Marco Cerase, tesi di laurea: l’area della stazione Tuscolana
Marco Cerase, tesi di laurea: planimetria dell’intervento
Marco Cerase, tesi di laurea: assonometria e “manifesto” concettuale
Marco Cerase, tesi di laurea: vista degli edifici e del parco
Brevi note sull’autore
Sanford Kwinter è progettista, critico, scrittore e filosofo
newyorchese, ed è considerato uno dei più importanti pensatori americani
contemporanei . È stato co-fondatore e redattore della rivista “Zone”. Nei suoi
testi si è occupato prevalentemente delle ripercussioni filosofiche del
progetto, dell'architettura e del urbanistica. Ha ricevuto un Ph.D. in
letteratura comparativa dall'università della Colombia. E’ professore associato
all'università of Rice a Houston, Texas.
In Italia Sanford Kwinter è noto principalmente come teorico
all’interno della corrente di pensiero sull’architettura e sulla città che vede
il suo punto di riferimento in Rem Koolhaas. E’ infatti con l’architetto
olandese e Stefano Boeri che nel 2000 allestisce la mostra “Mutations” sulla
città contemporanea, che esordisce a Bordeaux e riscuote grande successo in
diverse città europee. Ed è ancora Rem Koolhaas l’oggetto del suo saggio “Rem
Koolhaas. Verso un’architettura estrema” (postmediabooks 2002)
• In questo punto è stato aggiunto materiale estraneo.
<file path="src/rtl/fifo_fwd_n.sv">
// fifo_fwd_n: first-word fall-through FIFO with optional zero-latency bypass
// when empty. Occupancy, full and almost-full flags are decoded from the
// registered count only, so a same-cycle pop never frees space for a push.
module fifo_fwd_n #(
  parameter int DATA_WIDTH = 32,
  parameter int DEPTH      = 4,
  parameter int AF_THRESH  = 3,
  parameter int BYPASS     = 1
) (
  input  logic                         clk,
  input  logic                         reset,
  output logic                         if_full_n,
  input  logic                         if_write_ce,
  input  logic                         if_write,
  input  logic [DATA_WIDTH-1:0]        if_din,
  output logic                         if_empty_n,
  input  logic                         if_read_ce,
  input  logic                         if_read,
  output logic [DATA_WIDTH-1:0]        if_dout,
  output logic                         if_almost_full,
  output logic [$clog2(DEPTH+1)-1:0]   if_count
);

  localparam int CW = $clog2(DEPTH + 1);
  localparam int PW = (DEPTH > 1) ? $clog2(DEPTH) : 1;

  localparam logic [CW-1:0] DEPTH_C  = CW'(DEPTH);
  localparam logic [CW-1:0] AF_C     = CW'(AF_THRESH);
  localparam logic [PW-1:0] PTR_LAST = PW'(DEPTH - 1);

  logic [DATA_WIDTH-1:0] mem [DEPTH];
  logic [PW-1:0]         wptr;
  logic [PW-1:0]         rptr;
  logic [CW-1:0]         count;

  logic wr_req;
  logic rd_req;
  logic wr;
  logic rd;
  logic is_empty;
  logic pass_thru;

  // Pointer increment that wraps explicitly, so non-power-of-two depths work.
  function automatic logic [PW-1:0] ptr_inc(input logic [PW-1:0] p);
    return (p == PTR_LAST) ? '0 : p + PW'(1);
  endfunction

  assign wr_req   = if_write && if_write_ce;
  assign rd_req   = if_read && if_read_ce;
  assign is_empty = (count == '0);

  assign if_full_n      = (count < DEPTH_C);
  assign if_almost_full = (count >= AF_C);
  assign if_count       = count;

  // Head-of-queue view: stored head when occupied, otherwise the bypassed
  // write data (BYPASS=1) or nothing valid (BYPASS=0).
  always_comb begin
    if_empty_n = 1'b0;
    if_dout    = mem[rptr];
    if (!is_empty) begin
      if_empty_n = 1'b1;
    end else if (BYPASS != 0) begin
      if_empty_n = wr_req;
      if_dout    = if_din;
    end
  end

  assign wr = wr_req && if_full_n;
  assign rd = rd_req && if_empty_n;

  // An empty FIFO that is written and read in the same cycle hands the word
  // straight through; nothing is stored.
  assign pass_thru = (BYPASS != 0) && is_empty && wr && rd;

  // Pointer and occupancy state; cleared asynchronously, storage is not.
  always_ff @(posedge clk or negedge reset) begin
    if (!reset) begin
      wptr  <= '0;
      rptr  <= '0;
      count <= '0;
    end else if (!pass_thru) begin
      if (wr) wptr <= ptr_inc(wptr);
      if (rd) rptr <= ptr_inc(rptr);
      case ({wr, rd})
        2'b10:   count <= count + CW'(1);
        2'b01:   count <= count - CW'(1);
        default: count <= count;
      endcase
    end
  end

  // Storage array write; left unreset so it maps to plain RAM/flops.
  always_ff @(posedge clk) begin
    if (wr && !pass_thru) mem[wptr] <= if_din;
  end

endmodule

</file>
Tra gli altri suoi scritti:
· Zone 1-2, “The contemporary city”, con Michael Feher, 1987
·
•Zone 6, “Incorporations”,
con Jonathan Crary, 1992
·
“Virtual City; or the Wiring
and Waning of the World”, in Assemblage, 1996
Ricordiamo inoltre l’introduzione a “Conversations with
students” di Rem Koolhaas, il testo monografico sull’opera degli MVRDV, gli
interventi nei volumi “Mood River”e “Pandaemonium”.